Forms for phone-based data entry largely adopted formats of existing paper registers used in health facilities for reporting bites, PEP use and rabies deaths. New forms were designed with livestock officers to report suspect animal cases, diagnostic samples submitted to laboratories, and operational details of vaccination campaigns. Forms were designed to minimize free typing, for example, by using radio buttons for multi-choice selection or drop-down menus (Fig 3). The application interface was adapted for local use, with information in the Kiswahili language, and prompts running across the phone screen to assist users . Forms included an option for users to send feedback. Users from the two sectors were trained together to improve familiarity amongst veterinary and medical officers of their respective roles and responsibilities, then registered and provided with configured phones (Fig 3). Prior to deployment, pilot data were collected to check system functioning and were reviewed for quality assurance.
Surveillance In Action
Since establishing the system in 2010, we have registered over 450 users from the human and animal health sectors stationed at the four health facilities per district that provide PEP through the control programme and all the district livestock offices. However, accounting for staff turnover and relocation, we maintain a user base of around 300 active users. In the five years since 2011, 29,595 reports were submitted. Most of these reports recorded bite patients seeking PEP (14,565 records, 49%), detailing visits of approximately 5,800 patients, who on average received 2.3 vaccine doses. Village-level vaccination campaigns accounted for 11,142 records (37%).
By generating disaggregated and spatially localized data, the surveillance system allows detailed monitoring and evaluation of this large-scale control programme across sectors (Fig 1, S1 Data). Overall, the data show progressive increases in coverage and extent of mass dog vaccinations and also identify gaps in coverage. Incidence of bite patients seeking PEP declined substantially (>50%, Fig 1), and rabies has been eliminated from Pemba Island . These shared successes reported through stakeholder meetings have helped to reinforce the benefits of working across sectors and also highlight where action is needed. For example, the data reveal substantial improvements in health service provision overall, whilst allowing quantification of previously overlooked PEP supply shortages in some locations (Fig 1).
Feedback sent by users from their phones provided a powerful mechanism for identifying and communicating previously overlooked problems. For example, two health workers reported, “I advise you to send vaccines to Mvomero district [outside the study area], because patients are travelling from there to our clinic,” and “We remain with only one vial for tomorrow, and will have to turn away bite victims if we don’t receive more.”
Human rabies cases (42 reported) reflected issues with PEP supply, and limited awareness of the need for PEP, as illustrated by the following report: “He was bitten by a dog two months ago but only now comes for treatment, but it is too late as he already is showing symptoms.”

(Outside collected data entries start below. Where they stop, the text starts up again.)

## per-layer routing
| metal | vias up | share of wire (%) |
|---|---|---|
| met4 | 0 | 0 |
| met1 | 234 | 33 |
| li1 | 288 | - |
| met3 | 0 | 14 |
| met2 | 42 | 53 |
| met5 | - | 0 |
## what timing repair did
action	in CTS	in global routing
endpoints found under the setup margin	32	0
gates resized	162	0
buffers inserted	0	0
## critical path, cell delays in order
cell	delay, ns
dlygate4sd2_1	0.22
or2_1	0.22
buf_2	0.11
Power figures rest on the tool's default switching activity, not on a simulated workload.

Such feedback submitted directly from frontline workers prompted changes to training and the distribution and supply of PEP and phones to underserved areas without PEP access. More generally, users reported being more aware of rabies and the need to administer PEP to bite victims, suggesting improved service provision. They were also able and frequently did redirect patients to other centres providing PEP when shortages occurred.
Comments mostly indicated that livestock officers were satisfied with vaccination campaigns (e.g., “the work went very well,” “good,” “excellent”) but revealed difficulties in some areas: “The activity in this community was difficult because residents are afraid of vaccinations.”

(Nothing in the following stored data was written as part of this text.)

File: design/flow/design.v
module counter_edited #(
    parameter WIDTH = 8
)(
    input logic              clk,   
    input logic              rst,   
    input logic              en,    
    output logic [WIDTH-1:0] count  
);
always_ff @ (posedge clk, posedge rst)
    if (rst) count <= {WIDTH{1'b0}};
    else     count <= count + {{WIDTH-1{1'b0}}, en};
endmodule
File: design/flow/run.sh
#!/bin/bash
# OpenROAD 26Q1-2900-gdf79404cd8, Yosys 0.63+post, stock flow scripts
make -C /OpenROAD-flow-scripts/flow DESIGN_CONFIG=/design/flow/config.mk WORK_HOME=/design/flow/orfs finish
File: design/flow/config.mk
export PLATFORM = sky130hd
export DESIGN_NAME = counter_edited
export DESIGN_NICKNAME = counter_edited
export VERILOG_FILES = /design/flow/design.v
export SDC_FILE = /design/flow/constraint.sdc
export NUM_CORES = 4
export LEC_CHECK = 1
export CORE_AREA = 10 10 70 70
export DIE_AREA = 0 0 80 80
File: design/flow/constraint.sdc
current_design counter_edited

set clk_period 1.8
set clk_io_pct 0.2

create_clock -name clk0 -period $clk_period [get_ports {clk}]

set non_clock_inputs [all_inputs -no_clocks]
set_input_delay [expr $clk_period * $clk_io_pct] -clock clk0 $non_clock_inputs
set_output_delay [expr $clk_period * $clk_io_pct] -clock clk0 [all_outputs]
==> impl_results.rst <==
Synthesis and place-and-route
=============================

.. list-table::
   :header-rows: 1

   * - Metric
     - Value
   * - Outcome
     - finished, final reports clean
   * - Share of flip-flops with an asynchronous set or reset after synthesis
     - 1.000
   * - Post-Route Skew
     - 0.004183 ns
   * - Library cell occupying the most area in the post-synthesis netlist
     - sky130_fd_sc_hd__dfrtp_1
   * - Critical path capture point
     - count[2]
   * - Clock tree from TritonCTS
     - built
   * - Worst-path clk slew
     - 0.05 ns
   * - Initial antenna violation count
     - 0
   * - Most frequent cells after synthesis
     - 8 x sky130_fd_sc_hd__dfrtp_1, 3 x sky130_fd_sc_hd__xnor2_1, 3 x sky130_fd_sc_hd__xor2_1
   * - Biggest registers after layout
     - count (8)
   * - Number of synthesized register bits
     - 8
   * - Worst path buffer plus inverter count
     - 1
   * - Reg-to-reg critical path endpoint
     - count[6]
   * - Dominant Register Cell
     - sky130_fd_sc_hd__dfrtp_1
   * - CP startpoint
     - count[2]
   * - Slowest CP cell
     - sky130_fd_sc_hd__clkdlybuf4s50_1
   * - Largest stage delay on the critical path
     - 0.50 ns
   * - Most repeated cell in the gate-level netlist after synthesis
     - sky130_fd_sc_hd__dfrtp_1
   * - Min Hold Slack
     - 0.3597 ns
   * - CTS Hold Buffers Added
     - 0
   * - Master cell of the clock root buffer
     - sky130_fd_sc_hd__clkbuf_4
   * - Count of tool warnings
     - 25
   * - Number of ports placed on the die boundary
     - 11
   * - WL/cell
     - 8.583 um
   * - Number of buffer cells added on primary ports
     - 10
   * - Crit path time final
     - 1.549 ns
   * - DRC violations left
     - 0
   * - Cell class contributing the biggest share of worst-path delay
     - buffers and inverters
   * - Flip-flop count of the largest register after layout
     - 8
   * - Pin count of the biggest net entering global routing
     - 9
   * - Max-cap violation count
     - 0
   * - Flop2flop setup slack
     - 0.65 ns
   * - Sink Count
     - 8
   * - Total grt overflow
     - 0
   * - Core utilization of the finished layout
     - 0.1491
   * - Total power per unit cell area
     - 1402 nW/um2
   * - Fmax
     - 0.6454 GHz
   * - Cell Chain, Critical Path
     - clkdlybuf4s50_1
   * - Height of the chip
     - 80 um
   * - Cell leakage power
     - 0.0002139 uW
   * - Final Slew Violations
     - 0
   * - Period Utilization, post-route
     - 0.8607
   * - Final Hold Viols
     - 0
   * - Core utilization at floorplan
     - 0.09634
   * - Die width
     - 80 um
   * - Fraction of final layout cells with drive strength greater than 1
     - 0.1316
   * - Num CTS Buffers
     - 3
   * - Register ranked first by flip-flop count
     - count
   * - Number of gates on the worst path with buffers counted
     - 1
   * - Total track usage
     - 0.02449
   * - WS Path Type
     - reg2out
   * - Top cells, area
     - sky130_fd_sc_hd__dfrtp_1 61%, sky130_fd_sc_hd__xnor2_1 8.0%, sky130_fd_sc_hd__xor2_1 8.0%
   * - Maximum level of the CTS H-tree
     - 1
   * - Category of the worst setup path launch point
     - flop
   * - Post-route standard cell area excluding fillers
     - 509.2 um2
   * - Mapped cell area
     - 329.1 um2
   * - Portion of the post-synthesis area used by sequential elements
     - 0.6084
   * - Yosys-reported design area after synthesis
     - 329.1 um2
   * - Post-synthesis to final-layout area growth
     - 54.75%
   * - Setup TNS after final layout
     - 0 ns
   * - Remaining antenna violation count
     - 0
   * - # rows
     - 21
   * - Yosys warns
     - 1
   * - Peak ir drop on the vdd network
     - 684.4 uV
   * - Mean Syn Cell Area
     - 13.16 um2
   * - Worst endpoint data arrival time
     - 1.19 ns
   * - Setup repair bufs after CTS
     - 0
   * - Worst slew margin relative to its limit
     - 0.7956
   * - Maximum fanout along the worst path
     - 5
   * - Antenna diode count
     - 0
   * - Final setup violating endpoints
     - 0
   * - Cell count listed in synth_stat.txt
     - 25
   * - TritonRoute pass-1 iters
     - 2
   * - Classification of the worst-slack hold path
     - in2async
   * - Area of placed instances
     - 486.7 um2
   * - Data required time of the critical path
     - 1.44 ns
   * - Buffer levels on the longest clock path
     - 2
   * - DRT iter0 DRCs
     - 16
   * - Setup repair after global routing missed its margin
     - no
   * - Placeable core area
     - 3416 um2
   * - Insertion delay of the later-clocked pin in the worst-skew pair
     - 0.25 ns
   * - Count of vias placed by the detailed router
     - 232
   * - Via count of the first global-routing pass
     - 235
   * - CP endpoint kind
     - output pin
   * - Worst slew pin tran
     - 0.3063 ns
   * - Logic depth of the worst register-to-register path
     - 4
   * - Flip-flops with a built-in enable
     - 0
   * - Total wirelength of the detailed-routed design
     - 721 um
   * - Final estimated routing congestion in global placement
     - 0.6647
   * - Cell resize tally after clock tree synthesis
     - 0
   * - Post-synth cell types
     - 11
   * - Area fraction of the dominant cell type after synthesis
     - 0.6084
   * - Total die size
     - 6400 um2
   * - Launch instance of the worst register-to-register path
     - count[0]
   * - Wire length of the first global-routing pass
     - 1.207 mm
   * - Detailed-route vias per instance
     - 2.762
   * - Cells after Synth
     - 25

A valuable feature of the system was the ability to send automated SMS (short message service, commonly known as a “text” message) reminders to patients due for further PEP doses. With four visits to health facilities over a one-month period required for the full PEP course, compliance of patients is often low, which can have deadly consequences because prevention of rabies is not ensured. Compliance with PEP regimens was significantly higher for patients following the implementation of automated reminders in comparison to patients attending clinics prior to this (odds ratio [OR] = 1.58, 95% confidence interval [CI] = [1.20–1.95], p < 0.001, S2 Table), and this effect was consistent, irrespective of age, phone access (own/family or friend/neighbour), or location (urban/rural).
In summary, the system allowed many inadequacies of surveillance systems in LMICs to be addressed [17,18] by providing accurate and timely information to improve health service provision and disease control activities. For rabies, ensuring PEP availability still requires work (7% of patients failed to obtain PEP) but the system infrastructure and timely data submission provides a platform for developing and evaluating future improvements (Box 1). Furthermore, the system can be adapted far more generally. For example, it has already been modified to monitor maternal health interventions, as well as malaria vector populations elsewhere in Tanzania.

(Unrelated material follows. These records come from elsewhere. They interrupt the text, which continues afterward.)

## /design/flow/config.mk

```make
export PLATFORM = sky130hd
export DESIGN_NAME = reed_solomon_top
export DESIGN_NICKNAME = reed_solomon_top
export VERILOG_FILES = /design/flow/design.v
export SDC_FILE = /design/flow/constraint.sdc
export NUM_CORES = 4
export LEC_CHECK = 1
export CORE_UTILIZATION = 40
```

## /design/flow/constraint.sdc

```tcl
current_design reed_solomon_top

set clk_period 5.1
set clk_io_pct 0.2

create_clock -name clk0 -period $clk_period [get_ports {clk}]

set non_clock_inputs [all_inputs -no_clocks]
set_input_delay [expr $clk_period * $clk_io_pct] -clock clk0 $non_clock_inputs
set_output_delay [expr $clk_period * $clk_io_pct] -clock clk0 [all_outputs]
```
==> /design/flow/design.v <==
module counter_cycle(
    input wire clk,              
    input wire [31:0] cycles,       
    output reg carry_out         
);
 reg [31:0] count;            
 always @(posedge clk)
	begin
		if (count < cycles)
			begin
				count <= count + 32'b1;
				carry_out <= 1'b0;
		end else begin
			count <= 32'b0;       
			carry_out <= 1'b1;   
		end
	end
endmodule
==> /design/flow/run.sh <==
#!/bin/bash
# OpenROAD 26Q1-2900-gdf79404cd8, Yosys 0.63+post, stock flow scripts
make -C /OpenROAD-flow-scripts/flow DESIGN_CONFIG=/design/flow/config.mk WORK_HOME=/design/flow/orfs finish
==> /design/flow/config.mk <==
export PLATFORM = sky130hd
export DESIGN_NAME = counter_cycle
export DESIGN_NICKNAME = counter_cycle
export VERILOG_FILES = /design/flow/design.v
export SDC_FILE = /design/flow/constraint.sdc
export NUM_CORES = 4
export LEC_CHECK = 1
export CORE_UTILIZATION = 30
==> /design/flow/constraint.sdc <==
current_design counter_cycle

set clk_period 6.1
set clk_io_pct 0.2

create_clock -name clk0 -period $clk_period [get_ports {clk}]

set non_clock_inputs [all_inputs -no_clocks]
set_input_delay [expr $clk_period * $clk_io_pct] -clock clk0 $non_clock_inputs
set_output_delay [expr $clk_period * $clk_io_pct] -clock clk0 [all_outputs]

Box 1. Recommendations for mHealth Scale-Up
The user experience is critical and usability should be prioritized over technological advances—many LMIC users are familiar only with simple handsets (>99% of our users). Given the pace of technological advances, interoperable platforms compatible with a range of handsets are imperative .
Cross platform applications that users can download to their own phone can reduce direct costs and phone losses (we witnessed high staff turnover/relocation and phone loss), increase sustainability, and incentivise use . We were often requested to install the applications to users’ personal phones and found this to be a very satisfactory solution.
Sufficient resources need to be allocated to user training, support, and feedback, which are vital to the user experience. Support personnel were able to rapidly trace and solve difficulties and help maintain standards, and their regular communication helped motivate users, while recognition of their submitted data and feedback were incentives in themselves.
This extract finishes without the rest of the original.